Temperature and light entrainment of the Drosophila circadian clock

Drosophila melanogaster locomotor activity responds to seasonal conditions by modulating the “evening” activity component. During simulated winters of cold temperature and short days an advanced evening locomotor peak occurs with more daytime locomotor activity; on the other hand long photoperiods and warm temperatures give a delay in the evening peak, thereby avoiding a possible desiccation during the hottest times of the day. This pattern of activity is related to a thermosensitive splicing event that occurs in a 3’ intron in the period gene, with a higher level of splicing and earlier accumulation of PERIOD in short days and low temperatures.

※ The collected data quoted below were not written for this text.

`config.mk`:
```
export PLATFORM = sky130hd
export DESIGN_NAME = wbd_deser
export DESIGN_NICKNAME = d
export VERILOG_FILES = /design/src/rtl/wbd_pkg.sv /design/src/rtl/wbd_sync.sv /design/src/rtl/wbd_edge.sv /design/src/rtl/wbd_frame.sv /design/src/rtl/wbd_deser.sv
export SDC_FILE = /design/constraint.sdc
export NUM_CORES = 1
export LEC_CHECK = 0
export ABC_AREA = 1
export BUFFER_PORTS_ARGS = -buffer_cell sky130_fd_sc_hd__buf_2
export CAP_MARGIN = 10
export CORE_ASPECT_RATIO = 1.2
export CORE_MARGIN = 3
export CORE_UTILIZATION = 52
export CTS_CLUSTER_SIZE = 25
export DETAILED_ROUTE_END_ITERATION = 8
export GPL_TIMING_DRIVEN = 0
export HOLD_SLACK_MARGIN = 0.15
export PLACE_DENSITY_LB_ADDON = 0.25
export REMOVE_ABC_BUFFERS = 1
export SLEW_MARGIN = 30
export SYNTH_ARGS = -nofsm -noshare
export SYNTH_HDL_FRONTEND = slang
export SYNTH_SLANG_ARGS = --single-unit
```
`constraint.sdc`:
```
create_clock -name clk -period 1.6 [get_ports clk]
set_clock_uncertainty 0.05 [all_clocks]
set_input_delay 0.16 -clock clk [delete_from_list [all_inputs] [get_ports clk]]
set_output_delay 0.16 -clock clk [all_outputs]
set_load 0.03 [all_outputs]
```
`src/rtl/wbd_pkg.sv`:
```
package wbd_pkg;
   typedef enum logic [1:0] {
      BND_NONE = 2'd0,
      BND_GOOD = 2'd1,
      BND_BAD  = 2'd2
   } bnd_kind_e;
endpackage

```
`src/rtl/wbd_sync.sv`:
```
module wbd_sync #(
   parameter int             W       = 1,
   parameter int             STAGES  = 2,
   parameter logic [W-1:0]   RST_VAL = '0
) (
   input  logic         clk,
   input  logic         rst_n,
   input  logic [W-1:0] d,
   output logic [W-1:0] q
);
   logic [STAGES-1:0][W-1:0] st_q;

   initial begin
      assert (STAGES >= 2) else $fatal(1, "wbd_sync: STAGES must be at least 2");
      assert (W >= 1)      else $fatal(1, "wbd_sync: W must be at least 1");
   end

   always_ff @(posedge clk or negedge rst_n) begin
      if (!rst_n) st_q <= {STAGES{RST_VAL}};
      else        st_q <= {st_q[STAGES-2:0], d};
   end

   assign q = st_q[STAGES-1];
endmodule

```
`src/rtl/wbd_edge.sv`:
```
module wbd_edge (
   input  logic clk,
   input  logic rst_n,
   input  logic sclk_s,
   input  logic sdat_s,
   output logic bit_stb,
   output logic bit_val,
   output logic bnd_stb
);
   logic clk_p_q;
   logic dat_p_q;
   logic seen_q;

   always_ff @(posedge clk or negedge rst_n) begin
      if (!rst_n) begin
         clk_p_q <= 1'b1;
         dat_p_q <= 1'b0;
         seen_q  <= 1'b0;
      end else begin
         clk_p_q <= sclk_s;
         dat_p_q <= sdat_s;
         seen_q  <= sclk_s & (seen_q | bnd_stb);
      end
   end

   // payload bit on serial clock rise; frame end on data edge inside a high interval
   assign bit_stb = sclk_s & ~clk_p_q;
   assign bit_val = sdat_s;
   assign bnd_stb = sclk_s & clk_p_q & (sdat_s ^ dat_p_q) & ~seen_q;

   a_r4_one_bnd_per_high: assert property (@(posedge clk) disable iff (!rst_n)
      bnd_stb |=> !bnd_stb);
endmodule

```
`src/rtl/wbd_frame.sv`:
```
module wbd_frame
   import wbd_pkg::*;
#(
   parameter int DATA_W    = 24,
   parameter int LOCK_CNT  = 2,
   parameter bit LSB_FIRST = 1'b1
) (
   input  logic              clk,
   input  logic              rst_n,
   input  logic              bit_stb,
   input  logic              bit_val,
   input  logic              bnd_stb,
   output logic [DATA_W-1:0] word_o,
   output logic              vld_o,
   output logic              lock_o
);
   localparam int CNT_W  = $clog2(DATA_W + 2);
   localparam int GOOD_W = $clog2(LOCK_CNT + 1);
   localparam logic [CNT_W-1:0]  CNT_FULL = CNT_W'(DATA_W);
   localparam logic [CNT_W-1:0]  CNT_SAT  = CNT_W'(DATA_W + 1);
   localparam logic [GOOD_W-1:0] GOOD_MAX = GOOD_W'(LOCK_CNT);

   logic [DATA_W-1:0] sr_q, sr_nxt;
   logic [CNT_W-1:0]  cnt_q;
   logic [GOOD_W-1:0] good_q, good_nxt;
   logic              ref_q;
   bnd_kind_e         kind;

   initial begin
      assert (DATA_W >= 2)   else $fatal(1, "wbd_frame: DATA_W must be at least 2");
      assert (LOCK_CNT >= 1) else $fatal(1, "wbd_frame: LOCK_CNT must be at least 1");
   end

   generate
      if (LSB_FIRST) begin : g_lsb
         assign sr_nxt = {bit_val, sr_q[DATA_W-1:1]};
      end else begin : g_msb
         assign sr_nxt = {sr_q[DATA_W-2:0], bit_val};
      end
   endgenerate

   always_comb begin
      if (!bnd_stb)                        kind = BND_NONE;
      else if (ref_q && cnt_q == CNT_FULL) kind = BND_GOOD;
      else                                 kind = BND_BAD;
      good_nxt = (good_q == GOOD_MAX) ? good_q : good_q + 1'b1;
   end

   always_ff @(posedge clk or negedge rst_n) begin
      if (!rst_n) begin
         sr_q   <= '0;
         cnt_q  <= '0;
         good_q <= '0;
         ref_q  <= 1'b0;
         word_o <= '0;
         vld_o  <= 1'b0;
         lock_o <= 1'b0;
      end else begin
         vld_o <= 1'b0;
         if (bit_stb) begin
            sr_q  <= sr_nxt;
            cnt_q <= (cnt_q == CNT_SAT) ? cnt_q : cnt_q + 1'b1;
         end
         case (kind)
            BND_GOOD: begin
               cnt_q  <= '0;
               good_q <= good_nxt;
               if (good_nxt == GOOD_MAX) begin
                  lock_o <= 1'b1;
                  vld_o  <= 1'b1;
                  word_o <= sr_q;
               end
            end
            BND_BAD: begin
               cnt_q  <= '0;
               good_q <= '0;
               lock_o <= 1'b0;
               ref_q  <= 1'b1;
            end
            default: ;
         endcase
      end
   end

   a_r8_vld_single: assert property (@(posedge clk) disable iff (!rst_n)
      vld_o |=> !vld_o);
   a_r6_vld_locked: assert property (@(posedge clk) disable iff (!rst_n)
      vld_o |-> lock_o);
   a_r6_lock_with_vld: assert property (@(posedge clk) disable iff (!rst_n)
      $rose(lock_o) |-> vld_o);
   a_r9_word_hold: assert property (@(posedge clk) disable iff (!rst_n)
      !$stable(word_o) |-> vld_o);
endmodule

```
`src/rtl/wbd_deser.sv`:
```
module wbd_deser #(
   parameter int DATA_W      = 24,
   parameter int LOCK_CNT    = 2,
   parameter int SYNC_STAGES = 2,
   parameter int PCLK_HOLD   = 4,
   parameter bit LSB_FIRST   = 1'b1
) (
   input  logic              clk,
   input  logic              rst_n,
   input  logic              ser_clk_i,
   input  logic              ser_dat_i,
   output logic [DATA_W-1:0] word_o,
   output logic              word_vld_o,
   output logic              par_clk_o,
   output logic              lock_o
);
   localparam int HOLD_W = $clog2(PCLK_HOLD + 1);

   logic              sclk_s, sdat_s;
   logic              bit_stb, bit_val, bnd_stb;
   logic [HOLD_W-1:0] hold_q;

   initial begin
      assert (PCLK_HOLD >= 1) else $fatal(1, "wbd_deser: PCLK_HOLD must be at least 1");
   end

   wbd_sync #(.W(2), .STAGES(SYNC_STAGES), .RST_VAL(2'b10)) u_sync (
      .clk   (clk),
      .rst_n (rst_n),
      .d     ({ser_clk_i, ser_dat_i}),
      .q     ({sclk_s, sdat_s})
   );

   wbd_edge u_edge (
      .clk     (clk),
      .rst_n   (rst_n),
      .sclk_s  (sclk_s),
      .sdat_s  (sdat_s),
      .bit_stb (bit_stb),
      .bit_val (bit_val),
      .bnd_stb (bnd_stb)
   );

   wbd_frame #(.DATA_W(DATA_W), .LOCK_CNT(LOCK_CNT), .LSB_FIRST(LSB_FIRST)) u_frame (
      .clk     (clk),
      .rst_n   (rst_n),
      .bit_stb (bit_stb),
      .bit_val (bit_val),
      .bnd_stb (bnd_stb),
      .word_o  (word_o),
      .vld_o   (word_vld_o),
      .lock_o  (lock_o)
   );

   always_ff @(posedge clk or negedge rst_n) begin
      if (!rst_n) begin
         hold_q    <= HOLD_W'(PCLK_HOLD);
         par_clk_o <= 1'b0;
      end else begin
         if (hold_q != '0) hold_q <= hold_q - 1'b1;
         par_clk_o <= (hold_q == '0) ? sclk_s : 1'b0;
      end
   end

   a_r2_pclk_low_in_hold: assert property (@(posedge clk) disable iff (!rst_n)
      (hold_q != '0) |=> !par_clk_o);
endmodule

```
======== Word-level counts from Yosys, hierarchy flattened ========
Cells that the tools add are included.
word-level totals
  register bits after elaboration ......... 69
  bits in latches ......................... 0
  RAM bits ................................ 0
  ROM bits ................................ 0
  memories kept ........................... 0
operators by class
  $add $sub $neg .......................... 3
  $mul .................................... 0
  divide/modulo/power cells ............... 0
  magnitude comparators ................... 0
  equality and inequality tests ........... 8
  shift-type cells ........................ 0
  muxes and demuxes ....................... 12
  bitwise logic cells ..................... 9
  reduce and logical (&&, ||, !) cells .... 9
operators with widths
  cell                                                   number
  two-way mux 5 bit                                      3
  equality test 5 bit, second input constant             2
  equality test 2 bit, second input constant             3
  two-way mux 2 bit                                      3
  AND reduction 2 bit                                    3
  adder 5 x 1 -> 5 bit, second input constant            1
  AND 1 bit                                              5
  two-way mux 1 bit                                      4
  case mux 2 bit (2 select lines)                        1
  nonzero test 2 bit                                     2
  zero test 3 bit                                        1
  nonzero test 3 bit                                     1
  subtractor 3 x 1 -> 3 bit, second input constant       1
  adder 2 x 1 -> 2 bit, second input constant            1
  equality test 2 x 1 -> 1 bit, second input constant    1
  inequality test 2 x 1 -> 1 bit, second input constant  1
  inequality test 2 bit, second input constant           1
  inverter 1 bit                                         2
  case mux 1 bit (2 select lines)                        1
  OR reduction 2 bit                                     1
  logical AND 1 bit                                      1
  bitwise OR 1 bit                                       1
  bitwise XOR 1 bit                                      1

======== Longest topological paths before layout ========
Gate-level depths: netlist (run 1).
  word-level depth ........................ 8
  depth in mapped cells ................... 9
  mapped depth without buffers ............ 9

======== Cells and area by module ========
From an unflattened synthesis (run 1), not the netlist that was laid out.
second synthesis, totals
  cell total of the unflattened synthesis .. 315
  area total of the unflattened synthesis .. 2914.0 sq um
modules (own cells, without submodules)
  module     times used  cells each  area an instance (sq um)  sequential area each (sq um)
  wbd_frame  1           270         2451.1                    1451.4
  wbd_deser  1           23          205.2                     101.3
  wbd_edge   1           16          140.1                     76.3
  wbd_sync   1           6           117.6                     102.6

======== Worst setup path after synthesis (run 1) ========
OpenSTA, ideal clock, no wires.
  kind .................................... register -> register
  start point ............................. register u_frame.good_q[0]
  end point ............................... register u_frame.word_o[10]
  setup time .............................. 0.118 ns
  data arrival time ....................... 1.336 ns
  path slack .............................. 0.096 ns
  cell stages (with the launch flop) ...... 8
  clock period less this slack ............ 1.504 ns
  path through ............................ dfrtp_1 -> inv_1 -> ha_1 -> clkbuf_1 -> nand4_4 -> buf_2 -> nand2_1 -> nand2_1
on the way
  word-level cells in the longest chain between the ends .. 4
  elaborated cells on any way between the ends .. 5
ends and longest elaborated chain
  element                                                             line             text
  from (decl)                                                         wbd_frame.sv:25  logic [GOOD_W-1:0] good_q, good_nxt;
  from (signal assigned)                                              wbd_frame.sv:67  good_q <= good_nxt;
  adder 2 x 1 -> 2 bit / equality test 2 bit (equally long branches)  wbd_frame.sv:46  good_nxt = (good_q == GOOD_MAX) ? good_q : good_q + 1'b1;
  two-way mux 2 bit *                                                 wbd_frame.sv:46
  equality test 2 bit *                                               wbd_frame.sv:68  if (good_nxt == GOOD_MAX) begin
  AND reduction 2 bit (no source line) *                              --
  to (signal assigned)                                                wbd_frame.sv:71  word_o <= sr_q;
  to (decl)                                                           wbd_frame.sv:13  output logic [DATA_W-1:0] word_o,
Every way passes the cells marked *; elsewhere a longest branch is shown, timed or not.
A chain may end at the register's enable or synchronous reset.

======== Worst setup path after layout (run 1) ========
  start point ............................. register u_frame.cnt_q[1]
  end point ............................... register u_frame.word_o[12]
on the way
  word-level cells in the longest chain between the ends .. 6
ends and longest elaborated chain
  element                               line             text
  from (decl)                           wbd_frame.sv:24  logic [CNT_W-1:0] cnt_q;
  from (signal assigned)                wbd_frame.sv:62  cnt_q <= (cnt_q == CNT_SAT) ? cnt_q : cnt_q + 1'b1;
  equality test 5 bit                   wbd_frame.sv:44  else if (ref_q && cnt_q == CNT_FULL) kind = BND_GOOD;
  logical AND 1 bit                     wbd_frame.sv:44
  two-way mux 2 bit                     wbd_frame.sv:44
  two-way mux 2 bit                     wbd_frame.sv:43  if (!bnd_stb) kind = BND_NONE;
  equality test 2 x 1 -> 1 bit          wbd_frame.sv:64  case (kind)
  AND reduction 2 bit (no source line)  --
No other way between the ends.

==> results.md, run 1 <==
- Status: finished, violations left
- Failing checks: negative setup slack
- Largest stage delay, worst path: 400 ps
- Max Fclk: between 600 and 700 MHz
- H-tree Lvls: 3
- Largest net degree at the start of global routing: 51
- GRT Total Usage: between 20% and 30%
- Total power: around 3.8 mW
- Synth Register Bits: 69
- Setup Viol. Count Final: 4
- Clk pin slew, worst setup/hold paths: around 70 ps
- HPWL Detailed: 2920 um
- Slew Limit Headroom: between 70% and 80%
- Slew Limit Fails: 0
- Maximum VDD drop: between 600 and 700 uV
- Die ar.: between 6000 and 7000 um^2
- Critical-path top delay cell: dfrtp_1
- Warnings, synthesis: 0
- Register area: 1730 um^2
- Drt drc: 0
- Iteration-0 DRC Markers: 211
- Grt ovf: 0
- Critical path fanouts, max: 7
- WL per Instance: roughly 14 um
- Crit start category: flip-flop
- DRT antenna net count: 0
- Leakage: 1.84 nW
- Core area: between 5000 and 6000 um^2
- Via count: 2036
- Synthesized area: 2830 um^2
- Post-synthesis cell type count: 27
- Cells after Synth: slightly below 300
- Routability congestion estimate from global placement: 0.752
- TritonCTS clock tree: built
- Clock root cell: clkbuf_8
- Min-delay worst type: in -> async
- WS Path Type: reg -> reg
- Vias in the first global route: between 2000 and 2500
- Final hold vios: 0
- Io pins: 31
- Die Ht: 86.8 um
- Synth top area share: 57.5%
- CP dominant cell by count: nand2_1
- # nets final: 350
- Sequential share of the synthesized area: 61.2%
- Family with the most delay on the worst path: simple AND/OR/NAND/NOR gates
- Max-cap violations: 0
- Min Clock Period, post-route: between 1500 and 2000 ps
- Initial antenna violation count: 0
- Share of layout cells above drive strength 1: between 20% and 30%
- Final core occ: between 60% and 70%
- Total negative slack: -55.4 ps
- Fillers: about 380
- First-pass GRT wire length: ~9600 um
- Most frequent cells after synthesis: nand2_1, dfrtp_1, inv_1
- Post-synth EDFFs: 0
- Pre-antenna DRT Iters: 4
- CTS buffer count: 9
- Mean area per synthesized cell: 9.76 um^2
- Clock Latency Late Sink: 330 ps
- Diodes inserted: 0
- Post-route setup slack: -27.6 ps
- Cells along the critical path: inv_2 -> ha_4 -> nand3_4 -> nor2_4 -> buf_12 -> nand4_4 -> nand2_1 -> nand2_1
- CP Buf/Inv Count: 2
- Starting Density: 55.7%
- Synthesis-to-finish area growth: 23.3%
- PwrDens: 1080 nW/um^2
- Via/cell ratio: 5.03
- WL final: between 5000 and 6000 um
- Final Cycle Share: 102%
- Crit. End Element: flip-flop
- Biggest area consumer among synthesized cells: dfrtp_1
- Clock buffer depth: 2
- Row cnt: 28
- Worst Tran Pin Value: 450 ps
- Multi-input combinational cell area: between 1000 and 1500 um^2
- Die width: 73.3 um
- Async SR Flop Fraction: 100%
- Worst Path Arrival: 1810 ps
- Top post-synthesis cells by area: dfrtp_1, nand2_1, nand3_1
- Unrepaired setup endpoints after global routing: yes
- Clock Sinks: 69
- Top-count cell post-synth: nand2_1
- Data required, critical path: approximately 1800 ps
- Dominant register cell in the synthesized netlist: dfrtp_1
- IO Port Bufs: 30
-- registers in the layout, indices dropped and copies added (netlist names) --
name,cells
u_frame.cnt_q,5
u_frame.good_q,2
u_sync.st_q,2
u_edge.seen_q,1
u_edge.dat_p_q,1
u_frame.lock_o,1
u_edge.clk_p_q,1
u_frame.vld_o,1
u_frame.word_o,24
hold_q,3
par_clk_o,1
u_frame.sr_q,24
u_frame.ref_q,1
u_sync.q,2
-- power breakdown --
group          switching (mW)  internal, mW  leakage, nW
clock                   0.636         0.559       0.0764
sequential              0.120          1.92        0.879
combinational           0.297         0.230        0.880
-- per-stage QoR --
step                std cells  worst slack (ps)  cell area (um^2)  hold slack [ps]
CTS                       402              6.81              3390              217
global placement          368              -704              2970              215
global route              405              -154              3490              225
finish                    405             -27.6              3490              214
floorplan                 278              -318              2750             -186
detailed placement        369              -562              3000             35.8
-- area by class of cell --
type / count / share of cell area (%)
clock buffer: 12 / 3.87
clock inverter: 4 / 0.717
inverter: 29 / 3.30
multi-input combinational: 185 / 30.9
sequential: 69 / 49.6
tap: 60 / 2.15
timing repair buffer: 46 / 9.40
-- worst paths after layout --
path,startpoint,depth (start not counted),end,slack [ps]
max,u_frame.cnt_q[1],8,u_frame.word_o[12],-30
min,rst_n,2,u_frame.cnt_q[1],210
max reg2reg,u_frame.cnt_q[1],8,u_frame.word_o[12],-30
min reg2reg,u_sync.st_q[0],0,u_sync.q[0],300
max in group asynchronous,rst_n,3,u_frame.vld_o,770
min in group clk,u_sync.st_q[0],0,u_sync.q[0],300
-- routing by layer --
layer  share of wire [%]  vias to the layer above  track usage, %
met5                   0                        -               0
met4                 1.9                        0            10.2
met3                 3.9                        7            4.99
met2                  49                       43            31.7
met1                  45                      965            25.9
li1                    -                     1021               -
-- worst register-to-register path, cell delays in order (launching register included) --
cell,delay [ps]
dfrtp_1,400
inv_2,100
ha_4,140
nand3_4,60
nor2_4,210
buf_12,170
nand4_4,210
nand2_1,130
nand2_1,50
-- cells in the final DEF (no fill, tap or decap), drive strengths merged --
| master | netlist | layout |
|---|---|---|
| a21oi | 12 | 12 |
| buf | 8 | 43 |
| clkbuf | 4 | 12 |
| clkinv | 0 | 2 |
| clkinvlp | 0 | 3 |
| dfrtp | 65 | 65 |
| dfstp | 4 | 4 |
| dlygate4sd3 | 0 | 3 |
| ha | 6 | 6 |
| inv | 29 | 28 |
| mux2 | 1 | 1 |
| nand2 | 79 | 79 |
| nand3 | 28 | 28 |
| nand4 | 1 | 4 |
| nor2 | 28 | 30 |
| nor3 | 1 | 1 |
| o211ai | 1 | 1 |
| o21ai | 18 | 18 |
| or2 | 1 | 1 |
| xnor2 | 1 | 1 |
| xor2 | 3 | 3 |
-- cells by family (layout without fill, tap and decap cells) --
kind of cell / after synthesis / count (layout) / share of synthesized area (%)
fa+ha+maj: 6 / 6 / 2.65
simple gates: 138 / 143 / 22.1
buf+inv: 41 / 91 / 6.81
xor+xnor: 4 / 4 / 1.24
mux: 1 / 1 / 0.398
flops: 69 / 69 / 61.2
compound gates: 31 / 31 / 5.57
-- repair_timing --
| action | 4_1_cts | 5_1_grt |
|---|---|---|
| buffers inserted | 9 | 3 |
| setup endpoints to repair | 34 | 33 |
| gates cloned | 5 | 0 |
| pin swaps | 8 | 9 |
| gates resized for setup | 12 | 25 |
| endpoints found under the hold margin | 71 | 0 |
| hold buffers | 3 | 0 |
Note: power is estimated with default switching activity, not from simulation.
==> inputs of run 2 (changes only) <==
- SLEW_MARGIN: 30 -> 25
- TNS_END_PERCENT: not set -> 10
==> run 2 against run 1 <==
Net effect: the flow still finishes with violations (negative setup slack); non-clock buffer count shrank 1; clock-buffer cell count is the same; global-route usage is the same; critical endpoint unchanged; largest cell class unchanged.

A mutation in norpA which encodes a phospholipase C, generates a high level of spliced per at warmer temperature, so mutants behave as if it is colder than it actually is. The relation between norpA, per splicing and the circadian neurons has been analysed. Initially, norpA expression has been investigated via in situ hybridisation and immunocytochemistry. norpA transcript has been localised among the clock pacemakers but not NORPA. Subsequently, norpA expression has been knocked-down by RNAi in specific subset of neurons. The resulting locomotor behaviour shows seasonally related effects implicating the photoreceptors, lateral and dorsal clock neurons as structures involved in timing the locomotor behaviour. In parallel, the thermal role of a second PLCβ, plc21C, has been investigated via RNAi among circadian pacemakers. It has been possible to show that plc21C expression in the photoreceptors, lateral and dorsal neurons is required to set different locomotor behaviours at different temperatures, but not via per and tim splicing. Finally, in contrast to reports that the double photoreceptor mutants involving glass and cryptochrome are “circadian blind”, these flies have been observed to entrain to light-dark cycles at moderate temperatures. Candidate orphan G protein coupled receptors have been screened in order to identify a further set of putative circadian-relevant photoreceptors contributing to this residual entrainment in glass60jcryb mutants. In constant light conditions, the RNAi of CG7497 and CG16958 generates rhythmic or arrhythmic flies depending on the genetic background tested.